Proposted in 1994, Wu-Manber algorithm is highly useful for finding words or patterns in texts, especially when searching for multiple patterns simultaneously. It is a multi-pattern string matching algorithm designed for high-speed searching in large-scale texts where efficiency is critical. it is optimized for exact string matching but can be adapted for approximate matching with small modifications. Similar to the Boyer-Moore algorithm, it leverages hash tables and shift tables to handle multiple patterns simultaneously. The algorithm preprocesses the patterns to compute a shift table and uses a hashing mechanism to identify candidate matches quickly. Importantly, it minimizes the amount of text scanned during mismatches, making it particularly well-suited for applications like text indexing, network intrusion detection, and digital forensics. The Wu-Manber algorithm achieves a time complexity of 𝑂(𝑛) on average, where 𝑛 is the text length.

In [6]:
import time
from collections import Counter

def wu_manber_search(content, patterns):
    """
    Wu-Manber search algorithm for multiple pattern matching
    """
    # Step 1: Preprocessing - Build the hash table
    shift_table = {}
    min_pattern_length = min(len(pattern) for pattern in patterns)
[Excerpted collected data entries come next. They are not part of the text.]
Context: an optimization exercise on an open-source flow, tuned for small area, a short achievable clock period and few clock cycles. The choices shown serve that exercise and are no tape-out recipe. Only simulation tests tie the RTL to the original design; equivalence was not proved.

==> flow/design.v (outline; a module is shown in full before it is edited, if it fits) <==
// module rhws_cordic: 87 lines
// module rhws_sq2: 933 lines
// module random_heading_waypoint_stepper: 382 lines
module random_heading_waypoint_stepper (
    input  wire logic        clk,
    input  wire logic        rst_n,
    input  wire logic        cfg_we,
    input  wire logic [1:0]  cfg_addr,
    input  wire logic [30:0] cfg_wdata,
    input  wire logic        in_valid,
    output logic             in_ready,
    input  wire logic [31:0] in_current_north,
    input  wire logic [31:0] in_current_east,
    input  wire logic [31:0] in_current_down,
    input  wire logic [15:0] in_heading,
    input  wire logic [15:0] in_random_value,
    output logic             out_valid,
    input  wire logic        out_ready,
    output logic [1:0]       out_event_res,
    output logic [31:0]      out_target_north,
    output logic [31:0]      out_target_east,
    output logic [31:0]      out_target_down,
    output logic [31:0]      out_distance_sq
);
  // ...
==> flow/run.sh <==
#!/bin/bash
# synth_recipe.tcl (not shown) runs the flow's synth.tcl, then flattens the netlist and writes it again
# the make line also repeats each setting of config.mk as NAME=value (left out here)
make -C /OpenROAD-flow-scripts/flow DESIGN_CONFIG=/design/flow/config.mk WORK_HOME=/design/flow/orfs CLKGATE_MAP_FILE= SYNTH_SCRIPT=/design/flow/synth_recipe.tcl finish
==> flow/config.mk <==
export PLATFORM = sky130hd
export DESIGN_NAME = random_heading_waypoint_stepper
export DESIGN_NICKNAME = random_heading_waypoint_stepper
export VERILOG_FILES = /design/flow/design.v
export SDC_FILE = /design/flow/constraint.sdc
export NUM_CORES = 4
export LEC_CHECK = 0
export ABC_CLOCK_PERIOD_IN_PS = 5000
export CAP_MARGIN = 20
export CORE_MARGIN = 2
export CORE_UTILIZATION = 40
export SETUP_SLACK_MARGIN = 5
export SLEW_MARGIN = 20
==> flow/constraint.sdc <==
create_clock -name core_clock -period 13.0 [get_ports {clk}]
set_input_delay 2.6000 -clock core_clock [delete_from_list [all_inputs] [get_ports {clk}]]
set_output_delay 2.6000 -clock core_clock [all_outputs]
set_load 0.01 [all_outputs]
==> results.txt, run 1 <==
met2 wire len: 129600 um
GRT Residual Overflow: 0
GR Util met3: 0.03754
Clock Pin Slew Worst Setup and Hold Paths: 60 ps
run status: complete, no violations
Hold Path Class: reg -> reg
placed insts: 11.60k
register area share after synthesis: 0.2422
Initial Utilization: 0.4030
Max stage delay on crit path: 660 ps
Largest cell class: multi-input combinational cells
most numerous cell in the Yosys netlist: inv_1
I/O Pins: 298
Well Taps: 2656
fin crit share: 0.6835
FF+latch area: 0.01952 mm2
endpoints failing hold: 0
post-cts resize count: 368
Rel. slew slack: 0.2276
comb_multi_in: 7049
ant diodes: 3
Die W: 452.7 um
Post-DP Area: 0.08641 mm2
crit path launch type: flip-flop
post-synth top area share: 0.1901
post-CTS setup buffer count: 226
vias in the first global route: 68.36k
NumNets Final: 10.81k
GR Util All Layers: 0.2597
Testbench counts, summed over its fixed seeds: cycles 11,047.
==> module rhws_cordic, before the edit <==
module rhws_cordic (
    input  wire logic                 clk,
    input  wire logic                 init,
    input  wire logic                 step,
    input  wire logic [46:0]          xmag,      
    input  wire logic [15:0]          ang,       
    output logic signed [XW-1:0]      x_out,
    output logic signed [XW-1:0]      y_out,
    output logic                      zpos,
    output logic [3:0]                it_out
);
    logic signed [XW-1:0] x_reg, y_reg;
    logic signed [ZW-1:0] z_reg;
    logic [3:0]           it_reg;
    function automatic logic [ZW-1:0] atan_lut(input logic [3:0] idx);
        case (idx)
            4'd1:    atan_lut = 32'd316933406;
            4'd2:    atan_lut = 32'd167458907;
            4'd3:    atan_lut = 32'd85004756;
            4'd4:    atan_lut = 32'd42667331;
            4'd5:    atan_lut = 32'd21354465;
            4'd6:    atan_lut = 32'd10679838;
            4'd7:    atan_lut = 32'd5340245;
            4'd8:    atan_lut = 32'd2670163;
            4'd9:    atan_lut = 32'd1335087;
            4'd10:   atan_lut = 32'd667544;
            4'd11:   atan_lut = 32'd333772;
            4'd12:   atan_lut = 32'd166886;
            4'd13:   atan_lut = 32'd83443;
            4'd14:   atan_lut = 32'd41722;
            4'd15:   atan_lut = 32'd20861;
            default: atan_lut = 32'd0;
        endcase
    endfunction
    logic                 fold, d0neg;
    logic [15:0]          angf;
    logic signed [XW-1:0] xp, xn;
    logic signed [ZW-1:0] z0;
    assign fold  = ang[15] ^ ang[14];
    assign angf  = {ang[15] ^ fold, ang[14:0]};
    assign z0    = $signed({angf, 16'd0});
    assign d0neg = z0[ZW-1];
    assign xp    = $signed({1'b0, xmag});
    assign xn    = -xp;
    logic [3:0]           ia, ib;
    logic                 pa, pb;
    logic signed [XW-1:0] xa, ya, xb, yb;
    logic signed [XW-1:0] sya, sxa, syb, sxb;
    logic signed [ZW-1:0] za, zb, ata, atb;
    assign ia  = it_reg;
    assign ib  = it_reg + 4'd1;
    assign ata = atan_lut(ia);
    assign atb = atan_lut(ib);
    assign sya = y_reg >>> ia;
    assign sxa = x_reg >>> ia;
    assign pa = !z_reg[ZW-1];
    assign xa = x_reg + (pa ? ~sya : sya) + XW'(pa);
    assign ya = y_reg + (pa ? sxa : ~sxa) + XW'(!pa);
    assign za = z_reg + (pa ? ~ata : ata) + ZW'(pa);
    assign syb = ya >>> ib;
    assign sxb = xa >>> ib;
    assign pb = !za[ZW-1];
    assign xb = xa + (pb ? ~syb : syb) + XW'(pb);
    assign yb = ya + (pb ? sxb : ~sxb) + XW'(!pb);
    assign zb = za + (pb ? ~atb : atb) + ZW'(pb);
    always_ff @(posedge clk)
    begin
        if (init)
        begin
            x_reg  <= fold ? xn : xp;
            y_reg  <= (fold ^ d0neg) ? xn : xp;
            z_reg  <= d0neg ? (z0 + 32'sd536870912) : (z0 - 32'sd536870912);
            it_reg <= 4'd1;
        end
        else if (step)
        begin
            x_reg  <= xb;
            y_reg  <= yb;
            z_reg  <= zb;
            it_reg <= it_reg + 4'd2;
        end
    end
    assign zpos   = !z_reg[ZW-1];
    assign x_out  = x_reg;
    assign y_out  = y_reg;
    assign it_out = it_reg;
endmodule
    # Populate shift table for all patterns
    for pattern in patterns:
        for i in range(len(pattern) - min_pattern_length + 1):
            substring = pattern[i:i + min_pattern_length]
            if substring not in shift_table:
                shift_table[substring] = []
            shift_table[substring].append(pattern)

    # Step 2: Search in text
    matches = []
    i = 0
    while i <= len(content) - min_pattern_length:
        substring = content[i:i + min_pattern_length]
        if substring in shift_table:
            # Verify each candidate pattern
            for candidate in shift_table[substring]:
                if content[i:i + len(candidate)] == candidate:
                    matches.append((i, candidate))
        i += 1

    return matches

def count_words(text):
    return len(text.split())

# Example Usage with Timer and Pattern Count
if __name__ == "__main__":
    file_name = "a-tale-of-two-cities.txt"
    with open(file_name, "r", encoding="utf-8") as file:
        text = file.read()

    patterns = ["birds", "women", "horses"]

    total_words = count_words(text)
    print(f"Total words in the text: {total_words}")

    # Run Wu-Manber search
    start_time = time.time()  # Start timer
    results = wu_manber_search(text, patterns)
    end_time = time.time()  # End timer

    # Count occurrences of each pattern
    pattern_counts = Counter([match[1] for match in results])

    # Print results
    if results:
        for pattern in patterns:
            count = pattern_counts.get(pattern, 0)
            print(f"Pattern '{pattern}' found {count} time(s).")
    else:
        print("No patterns found.")

    # Print elapsed time
    elapsed_time = end_time - start_time
    print(f"Time taken for Wu-Manber search: {elapsed_time:.6f} seconds")


Total words in the text: 135660
Pattern 'birds' found 10 time(s).
Pattern 'women' found 61 time(s).
Pattern 'horses' found 40 time(s).
Time taken for Wu-Manber search: 0.157471 seconds


___

# Conclusion

For the literary texts used in this exercies, the window shifting KMP and Boyer Moore algorithms outperformed the regex pattern search, while the exact search and trie algorithms were slower.